Question: I have a question for you Doctor Bagrov. You’re using a clinical term for rats, ESRD. I wasn’t aware of the use of it in rat renal physiology or pathology. Would you care to be more precise and define what you mean by ESRD?
Dr. Bagrov: Well, of course, it would be more accurate to say that these are rats subjected to 5/6 nephrectomy which exhibits some of the critical symptoms characteristic to ESRD. To be very specific oxidative stress is everywhere in all the tissues.
Question: This is an artefactual situation ….
Dr. Bagrov: Of course, creatinine is 0.95.
Question: Bagrov your work on the heart is really fascinating because this is one of the major complications of ESRD. Did you have a chance to look at the aorta? The reason why I’m asking is that one important component of modulating cardiac pre- and after load is of course, large vessel mechanical properties. Does the same fibrosis that you observed in the heart interstitium occur in the aorta?
Dr. Bagrov: I cannot answer this question yet but you know the yield of vascular smooth muscle from the aorta is minimal, so we begin throwing hearts in grinders immediately after we’re done with experiments but we’re very careful with the vessels because once we lose it, but we’ll have it in a couple of months because we have membranes.
Question: Thank you for your talk I enjoyed it. So marinobufagenin in humans is made only in the brain?
Dr. Bagrov: No oubain is made in the brain. Marinobufagenin it’s likely we see that it is produced by primary cultures in the adrenocortical cells from rats and in two other cell lines which believe me or not which are placental, well not exactly placental but they’re chorionic epithelium. So we see huge levels of marinobufagenin in the placenta and particularly in pre-eclampsia. Two cell lines derive from chorionic epithelium produced and mouse adrenocortical cells so it’s likely to be adrenocortical.
Question: So would you care to speculate as to why for example frogs use it as a poison and it’s evolved to be a substance which controls blood pressure or sodium excretion in humans?

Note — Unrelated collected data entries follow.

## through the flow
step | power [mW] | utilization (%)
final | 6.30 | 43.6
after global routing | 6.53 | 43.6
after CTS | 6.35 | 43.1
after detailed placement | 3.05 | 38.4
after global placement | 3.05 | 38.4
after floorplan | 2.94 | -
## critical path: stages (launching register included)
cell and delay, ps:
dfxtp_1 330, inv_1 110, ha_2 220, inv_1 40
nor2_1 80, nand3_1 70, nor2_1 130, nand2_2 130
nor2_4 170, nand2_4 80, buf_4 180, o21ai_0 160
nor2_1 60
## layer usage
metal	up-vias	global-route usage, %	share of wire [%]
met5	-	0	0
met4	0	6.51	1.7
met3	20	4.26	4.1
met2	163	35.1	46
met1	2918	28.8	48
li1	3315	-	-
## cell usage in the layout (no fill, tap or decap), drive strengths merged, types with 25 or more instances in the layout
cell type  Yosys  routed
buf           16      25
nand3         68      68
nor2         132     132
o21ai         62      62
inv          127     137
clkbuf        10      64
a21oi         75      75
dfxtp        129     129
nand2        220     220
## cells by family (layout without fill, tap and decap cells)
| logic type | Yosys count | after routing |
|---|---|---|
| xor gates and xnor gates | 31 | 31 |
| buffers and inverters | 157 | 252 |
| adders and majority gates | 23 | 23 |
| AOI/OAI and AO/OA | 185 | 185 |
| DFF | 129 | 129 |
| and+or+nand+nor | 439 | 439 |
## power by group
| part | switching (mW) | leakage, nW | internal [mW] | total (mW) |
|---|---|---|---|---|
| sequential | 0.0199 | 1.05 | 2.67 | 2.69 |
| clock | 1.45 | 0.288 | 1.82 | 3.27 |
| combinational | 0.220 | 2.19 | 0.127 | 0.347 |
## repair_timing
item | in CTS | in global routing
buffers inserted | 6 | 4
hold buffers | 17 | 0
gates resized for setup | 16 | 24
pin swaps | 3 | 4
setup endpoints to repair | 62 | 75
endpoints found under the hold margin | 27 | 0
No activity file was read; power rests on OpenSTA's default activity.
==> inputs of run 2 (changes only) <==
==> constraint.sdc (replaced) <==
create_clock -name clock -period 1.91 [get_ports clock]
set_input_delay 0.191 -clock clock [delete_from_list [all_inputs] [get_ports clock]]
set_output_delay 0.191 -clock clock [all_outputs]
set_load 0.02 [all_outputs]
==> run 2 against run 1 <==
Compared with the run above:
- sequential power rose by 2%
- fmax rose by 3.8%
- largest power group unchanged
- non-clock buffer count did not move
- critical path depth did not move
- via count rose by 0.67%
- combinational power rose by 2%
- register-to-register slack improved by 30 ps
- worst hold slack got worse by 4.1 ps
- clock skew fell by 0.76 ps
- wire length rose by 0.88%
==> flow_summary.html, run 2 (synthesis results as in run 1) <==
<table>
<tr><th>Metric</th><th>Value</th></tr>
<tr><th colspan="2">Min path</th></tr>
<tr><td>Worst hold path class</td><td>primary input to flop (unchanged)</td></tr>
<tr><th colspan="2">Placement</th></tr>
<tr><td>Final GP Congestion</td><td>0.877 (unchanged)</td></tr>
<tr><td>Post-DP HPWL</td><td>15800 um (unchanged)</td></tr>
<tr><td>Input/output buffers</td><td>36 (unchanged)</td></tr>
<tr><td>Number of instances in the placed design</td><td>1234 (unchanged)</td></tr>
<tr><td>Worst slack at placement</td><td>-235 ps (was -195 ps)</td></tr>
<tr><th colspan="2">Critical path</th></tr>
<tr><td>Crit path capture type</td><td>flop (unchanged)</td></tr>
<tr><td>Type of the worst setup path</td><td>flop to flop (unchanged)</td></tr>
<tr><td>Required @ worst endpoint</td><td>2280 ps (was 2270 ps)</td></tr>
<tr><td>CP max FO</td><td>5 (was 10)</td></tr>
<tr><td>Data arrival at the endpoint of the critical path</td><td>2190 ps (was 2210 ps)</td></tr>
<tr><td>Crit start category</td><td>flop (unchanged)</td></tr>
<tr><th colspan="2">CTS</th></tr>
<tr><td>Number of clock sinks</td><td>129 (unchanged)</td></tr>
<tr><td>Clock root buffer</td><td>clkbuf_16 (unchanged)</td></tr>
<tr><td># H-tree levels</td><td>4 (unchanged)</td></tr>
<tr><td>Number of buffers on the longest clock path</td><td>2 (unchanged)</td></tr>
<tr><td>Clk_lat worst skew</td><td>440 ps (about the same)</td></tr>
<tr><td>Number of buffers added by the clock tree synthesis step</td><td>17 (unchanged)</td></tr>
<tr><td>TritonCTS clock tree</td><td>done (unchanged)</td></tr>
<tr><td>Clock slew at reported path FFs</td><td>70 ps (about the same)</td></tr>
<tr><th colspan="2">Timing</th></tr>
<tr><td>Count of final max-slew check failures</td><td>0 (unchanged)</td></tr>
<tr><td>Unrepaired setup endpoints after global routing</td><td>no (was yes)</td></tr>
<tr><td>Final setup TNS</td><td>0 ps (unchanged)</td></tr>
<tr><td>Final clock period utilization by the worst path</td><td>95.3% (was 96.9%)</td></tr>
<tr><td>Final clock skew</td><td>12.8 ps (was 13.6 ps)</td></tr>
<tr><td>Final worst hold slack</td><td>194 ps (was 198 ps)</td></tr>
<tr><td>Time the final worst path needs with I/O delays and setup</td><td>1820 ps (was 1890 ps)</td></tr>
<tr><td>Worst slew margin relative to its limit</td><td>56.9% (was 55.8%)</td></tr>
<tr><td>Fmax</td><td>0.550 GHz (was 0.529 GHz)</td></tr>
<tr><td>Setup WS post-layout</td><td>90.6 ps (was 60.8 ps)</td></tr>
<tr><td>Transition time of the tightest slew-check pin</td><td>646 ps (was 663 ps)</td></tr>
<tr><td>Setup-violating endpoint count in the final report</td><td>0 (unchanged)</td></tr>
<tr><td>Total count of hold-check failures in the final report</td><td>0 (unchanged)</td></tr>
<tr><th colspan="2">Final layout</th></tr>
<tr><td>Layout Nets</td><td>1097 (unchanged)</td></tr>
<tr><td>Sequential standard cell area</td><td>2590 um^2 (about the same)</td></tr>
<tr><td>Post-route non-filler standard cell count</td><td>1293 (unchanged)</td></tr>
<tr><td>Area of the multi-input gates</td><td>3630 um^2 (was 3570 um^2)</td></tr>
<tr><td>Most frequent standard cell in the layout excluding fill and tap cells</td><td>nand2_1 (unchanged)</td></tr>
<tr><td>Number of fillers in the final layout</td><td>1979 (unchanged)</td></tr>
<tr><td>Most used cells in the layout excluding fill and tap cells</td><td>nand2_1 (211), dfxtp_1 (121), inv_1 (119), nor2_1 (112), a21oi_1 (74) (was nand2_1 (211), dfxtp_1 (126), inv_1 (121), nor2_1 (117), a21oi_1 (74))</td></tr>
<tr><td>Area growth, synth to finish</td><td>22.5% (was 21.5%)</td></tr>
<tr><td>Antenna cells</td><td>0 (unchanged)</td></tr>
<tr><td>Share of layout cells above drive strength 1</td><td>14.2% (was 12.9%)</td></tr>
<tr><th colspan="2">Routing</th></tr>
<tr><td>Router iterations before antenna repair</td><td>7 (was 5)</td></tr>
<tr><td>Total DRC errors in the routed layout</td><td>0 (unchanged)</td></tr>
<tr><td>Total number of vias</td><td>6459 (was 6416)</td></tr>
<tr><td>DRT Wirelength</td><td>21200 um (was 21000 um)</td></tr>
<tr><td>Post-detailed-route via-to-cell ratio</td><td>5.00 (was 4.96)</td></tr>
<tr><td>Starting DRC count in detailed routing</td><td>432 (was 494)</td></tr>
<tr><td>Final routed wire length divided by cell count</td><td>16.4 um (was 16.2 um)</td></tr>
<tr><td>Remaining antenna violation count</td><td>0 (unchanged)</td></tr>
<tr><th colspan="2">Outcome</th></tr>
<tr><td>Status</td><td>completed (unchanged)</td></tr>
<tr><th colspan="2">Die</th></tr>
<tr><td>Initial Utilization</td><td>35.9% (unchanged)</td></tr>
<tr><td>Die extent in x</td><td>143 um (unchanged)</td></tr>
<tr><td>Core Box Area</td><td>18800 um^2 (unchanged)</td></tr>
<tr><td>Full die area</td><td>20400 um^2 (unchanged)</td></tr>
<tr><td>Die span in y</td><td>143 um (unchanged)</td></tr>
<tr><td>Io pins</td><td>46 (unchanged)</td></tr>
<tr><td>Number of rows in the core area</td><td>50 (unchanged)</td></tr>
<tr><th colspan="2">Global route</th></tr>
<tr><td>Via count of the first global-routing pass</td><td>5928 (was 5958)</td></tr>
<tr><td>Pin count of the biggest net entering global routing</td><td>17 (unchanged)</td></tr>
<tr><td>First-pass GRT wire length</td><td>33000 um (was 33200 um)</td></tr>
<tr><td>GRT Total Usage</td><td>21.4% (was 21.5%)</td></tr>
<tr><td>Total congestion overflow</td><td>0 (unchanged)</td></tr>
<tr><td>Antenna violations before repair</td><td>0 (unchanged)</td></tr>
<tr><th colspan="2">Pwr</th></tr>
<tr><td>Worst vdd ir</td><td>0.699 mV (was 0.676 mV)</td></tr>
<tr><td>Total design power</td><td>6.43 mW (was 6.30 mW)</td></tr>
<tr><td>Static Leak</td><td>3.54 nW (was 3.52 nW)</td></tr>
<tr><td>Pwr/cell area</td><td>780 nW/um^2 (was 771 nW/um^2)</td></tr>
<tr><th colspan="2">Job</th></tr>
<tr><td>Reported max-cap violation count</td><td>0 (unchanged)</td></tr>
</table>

Dr. Bagrov: Actually this was what was supposed to be one of my slides which I threw away so people won’t believe that it was staged. In fact I put the story because of toads and frogs. There was a person a very good medical chemist in Bethesda, Geoffrey Fryer who passed away a year ago and he performed an expedition study in toad toxin they went to various lakes in American countries and they were looking at these inhibitors of the ATPase in the toad skin in different parts of Puerto Rico, Venezuela etc. and they found that the highest levels of sodium pump inhibitory activity are observed in those in toads who migrate from an environment with lower salinity to higher salinity. In toads the skin is analogous to renal tubuli. So next my friend David Lichtenstein from Hebrew university put these toads in a high salinity environment and this stuff was increased so this is I quote natriuretic or a skin uretic hormone for the amphibian.
Chairman: Ok thank you very much indeed Doctor Bagrov.